Hundreds of thousands of pensioners in the pro-Russian east of Ukraine, already caught up in seven months of conflict between government and rebel forces, have lost their only source of income.
This month, the government in Kiev officially cut off rebel-held areas from all financial support, including welfare payments and pensions. Then they stopped postal and banking services.
"With this decision, the Ukrainian authorities have made a difficult situation even worse," said Evgeny Shibalov, a charity volunteer that helps distribute aid to people in the region.
Most of the 650,000 pensioners in these areas have not received any money from the government since August.
But the new rules mean they must now produce papers saying they have left the rebel zone and live in a government-controlled area.
That has quickly bred a rash of corrupt middle men offering fake residency documents. The going rate is around 500 hryvnias (25 euros, $31) -- a sizeable chunk out of a monthly pension of just 1,670 hryvnias.
"It's already been over a month since I went to Kramatorsk to try to get the documents for my pension. And now, I have to queue again in the cold and I'm not sure anything will come of it," said Ekaterina Savenko, 70.
She was one of around a hundred people queueing outside Donetsk railway station on a recent morning, hoping to get hold of a ticket and then reach somewhere where she could buy papers proving she was internally displaced.
'Letting us die'
Newly confirmed prime minister Arseniy Yatsenyuk places the blame for this "humanitarian catastrophe" squarely at the Kremlin's door -- saying Russia has fomented and supported the separatist uprising in the east.
But that is little consolation to the thousands who are housebound or lack the money to travel outside rebel areas.
"Just in Donetsk, there are nearly 30,000 people who can't move or get any help from their families.
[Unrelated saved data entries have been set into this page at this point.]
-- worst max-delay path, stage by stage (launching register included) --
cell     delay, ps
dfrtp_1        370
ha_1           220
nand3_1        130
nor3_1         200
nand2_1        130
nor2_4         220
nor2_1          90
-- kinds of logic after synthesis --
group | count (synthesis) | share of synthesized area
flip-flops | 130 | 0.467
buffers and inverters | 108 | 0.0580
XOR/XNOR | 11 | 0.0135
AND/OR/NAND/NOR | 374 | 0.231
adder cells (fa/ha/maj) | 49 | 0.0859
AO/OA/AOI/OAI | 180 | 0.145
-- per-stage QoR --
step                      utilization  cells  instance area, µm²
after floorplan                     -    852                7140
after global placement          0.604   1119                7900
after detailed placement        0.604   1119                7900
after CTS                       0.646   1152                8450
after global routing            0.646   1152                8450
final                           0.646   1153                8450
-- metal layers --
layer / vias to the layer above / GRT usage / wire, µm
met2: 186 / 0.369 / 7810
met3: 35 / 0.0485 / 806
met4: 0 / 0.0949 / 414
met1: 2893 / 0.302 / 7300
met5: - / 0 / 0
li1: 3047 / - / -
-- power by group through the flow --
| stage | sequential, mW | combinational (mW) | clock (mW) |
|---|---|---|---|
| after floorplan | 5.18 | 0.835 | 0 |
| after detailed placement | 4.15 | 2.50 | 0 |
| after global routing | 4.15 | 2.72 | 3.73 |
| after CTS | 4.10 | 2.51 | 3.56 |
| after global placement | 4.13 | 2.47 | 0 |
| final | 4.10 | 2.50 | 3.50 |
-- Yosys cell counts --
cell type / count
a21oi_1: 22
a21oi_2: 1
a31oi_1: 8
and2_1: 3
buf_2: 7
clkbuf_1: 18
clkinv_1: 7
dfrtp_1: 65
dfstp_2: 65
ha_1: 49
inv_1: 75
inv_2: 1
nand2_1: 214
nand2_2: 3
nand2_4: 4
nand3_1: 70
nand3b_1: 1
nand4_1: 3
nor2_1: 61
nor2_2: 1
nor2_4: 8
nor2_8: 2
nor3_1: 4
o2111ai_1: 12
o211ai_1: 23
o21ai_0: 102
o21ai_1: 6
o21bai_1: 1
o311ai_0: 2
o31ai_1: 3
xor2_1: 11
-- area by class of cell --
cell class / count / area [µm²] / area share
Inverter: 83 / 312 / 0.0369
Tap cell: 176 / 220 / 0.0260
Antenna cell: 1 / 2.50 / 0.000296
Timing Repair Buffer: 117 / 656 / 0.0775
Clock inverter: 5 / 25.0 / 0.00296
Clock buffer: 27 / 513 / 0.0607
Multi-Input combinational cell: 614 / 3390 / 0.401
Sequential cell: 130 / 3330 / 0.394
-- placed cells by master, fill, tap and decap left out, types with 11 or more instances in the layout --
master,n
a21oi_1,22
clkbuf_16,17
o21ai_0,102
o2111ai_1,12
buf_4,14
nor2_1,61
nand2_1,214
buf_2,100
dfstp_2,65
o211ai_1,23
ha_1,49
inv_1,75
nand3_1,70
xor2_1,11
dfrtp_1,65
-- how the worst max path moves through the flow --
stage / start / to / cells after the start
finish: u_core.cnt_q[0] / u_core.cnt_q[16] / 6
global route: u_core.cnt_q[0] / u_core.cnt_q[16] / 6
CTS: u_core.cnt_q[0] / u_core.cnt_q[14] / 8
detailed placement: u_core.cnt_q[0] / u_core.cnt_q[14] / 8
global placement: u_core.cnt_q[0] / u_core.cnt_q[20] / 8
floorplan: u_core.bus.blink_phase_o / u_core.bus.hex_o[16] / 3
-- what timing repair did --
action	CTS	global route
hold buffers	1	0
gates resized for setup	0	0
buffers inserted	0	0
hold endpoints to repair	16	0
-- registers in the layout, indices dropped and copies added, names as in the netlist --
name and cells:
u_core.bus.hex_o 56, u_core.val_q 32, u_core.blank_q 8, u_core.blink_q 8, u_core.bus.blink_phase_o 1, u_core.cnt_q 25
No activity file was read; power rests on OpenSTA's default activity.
<file path="src/rtl/alu_src_arbiter.sv">
// alu_src_arbiter
//   Arbitrates eight WIDTH-bit sources (A=0 .. H=7) onto one registered
//   output word with valid/ready handshaking. A source is granted by
//   capturing its data into out_data. The granted source sees a one-cycle
//   ack pulse, and sel reports its index to the downstream 8-to-1 mux.
//   The arbitration is round-robin by default.
//   Define ALU_SRC_ARBITER_FIXED_PRI_EN to build fixed priority instead.
//   In that build the lowest eligible index wins and there is no rotating
//   pointer.
//
// Ports
//   clk        in   clock, all state on rising edge
//   rst        in   asynchronous active-high reset
//   req[7:0]   in   request per source
//   din        in   8*WIDTH source data, source i at din[i*WIDTH +: WIDTH]
//   ack[7:0]   out  one-hot one-cycle pulse, source i captured
//   sel[2:0]   out  index of the last captured source
//   out_valid  out  out_data holds an unconsumed word
//   out_data   out  captured word
//   out_ready  in   consumer accepts out_data this cycle

module alu_src_arbiter #(
  parameter int WIDTH = 32
) (
  input  logic               clk,
  input  logic               rst,
  input  logic [7:0]         req,
  input  logic [8*WIDTH-1:0] din,
  output logic [7:0]         ack,
  output logic [2:0]         sel,
  output logic               out_valid,
  output logic [WIDTH-1:0]   out_data,
  input  logic               out_ready
);

  typedef enum logic {
    EMPTY = 1'b0,
    FULL  = 1'b1
  } state_t;

  state_t             state_r, state_s;
  logic [7:0]         ack_r, ack_s;
  logic [2:0]         sel_r, sel_s;
  logic [WIDTH-1:0]   data_r, data_s;
  logic [7:0]         elig_s;
  logic [2:0]         base_s;
  logic [2:0]         scan_idx_s;
  logic [2:0]         win_s;
  logic               found_s;
  logic               capture_s;
  logic [WIDTH-1:0]   src_s [8];

  // Split the flat data bus into one slice per source.
  for (genvar g = 0; g < 8; g++) begin : g_src
    assign src_s[g] = din[g*WIDTH +: WIDTH];
  end

  // A source whose ack is high this cycle cannot be granted again.
  // This keeps a held request from being captured twice.
  assign elig_s = req & ~ack_r;

`ifdef ALU_SRC_ARBITER_FIXED_PRI_EN
  // The scan always starts at source A, so the lowest index wins.
  assign base_s = 3'd0;
`else
  logic [2:0] ptr_r, ptr_s;

  assign base_s = ptr_r;

  // The pointer moves past the winner only when a capture happens.
  always_comb begin
    ptr_s = ptr_r;
    if (capture_s) begin
      ptr_s = win_s + 3'd1;
    end else begin
      ptr_s = ptr_r;
    end
  end

  // Round-robin pointer register.
  always_ff @(posedge clk or posedge rst) begin
    if (rst) begin
      ptr_r <= 3'd0;
    end else begin
      ptr_r <= ptr_s;
    end
  end
`endif

  // Find the first eligible source, scanning upward from base_s.
  // The 3-bit index add wraps from 7 back to 0.
  always_comb begin
    found_s    = 1'b0;
    win_s      = 3'd0;
    scan_idx_s = 3'd0;
    for (int k = 0; k < 8; k++) begin
      scan_idx_s = base_s + k[2:0];
      if (!found_s && elig_s[scan_idx_s]) begin
        found_s = 1'b1;
        win_s   = scan_idx_s;
      end else begin
        found_s = found_s;
      end
    end
  end

  // A new word may enter when the slot is empty or is being drained now.
  assign capture_s = found_s && ((state_r == EMPTY) || out_ready);

  // FSM next state and the captured-word / ack datapath.
  always_comb begin
    state_s = state_r;
    ack_s   = 8'd0;
    sel_s   = sel_r;
    data_s  = data_r;
    case (state_r)
      EMPTY: begin
        if (capture_s) begin
          state_s = FULL;
        end else begin
          state_s = EMPTY;
        end
      end
      FULL: begin
        if (capture_s) begin
          state_s = FULL;
        end else if (out_ready) begin
          state_s = EMPTY;
        end else begin
          state_s = FULL;
        end
      end
      default: begin
        state_s = EMPTY;
      end
    endcase
    if (capture_s) begin
      ack_s  = 8'd1 << win_s;
      sel_s  = win_s;
      data_s = src_s[win_s];
    end else begin
      ack_s  = 8'd0;
    end
  end

  // FSM state register and registered outputs.
  always_ff @(posedge clk or posedge rst) begin
    if (rst) begin
      state_r <= EMPTY;
      ack_r   <= 8'd0;
      sel_r   <= 3'd0;
      data_r  <= '0;
    end else begin
      state_r <= state_s;
      ack_r   <= ack_s;
      sel_r   <= sel_s;
      data_r  <= data_s;
    end
  end

  assign ack       = ack_r;
  assign sel       = sel_r;
  assign out_data  = data_r;
  assign out_valid = (state_r == FULL);

endmodule

</file>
Many are lacking the most essential medicines.
They find themselves today on the edge of survival," said Shibalov, the charity worker.
The government says no one has died of hunger on its watch, but it has no figures for what is happening in rebel areas.
Up to now, most have scraped by with the help of neighbours and humanitarian aid. It is no longer rare to see groups of old people egging outside supermarkets and pharmacies.
"They are letting us die. No one is able to tell us when all this will be over and how much longer we must live with this hunger," said 76-year-old Tatiana Solovyeva in the town of Makiyivka, just outside Donetsk.
"I don't have any family, I live only on my pension, but now I don't have it anymore.
"I asked for help from my neighbours, some miners. But now they are not getting their salaries either. How can we go on living like this?" she said.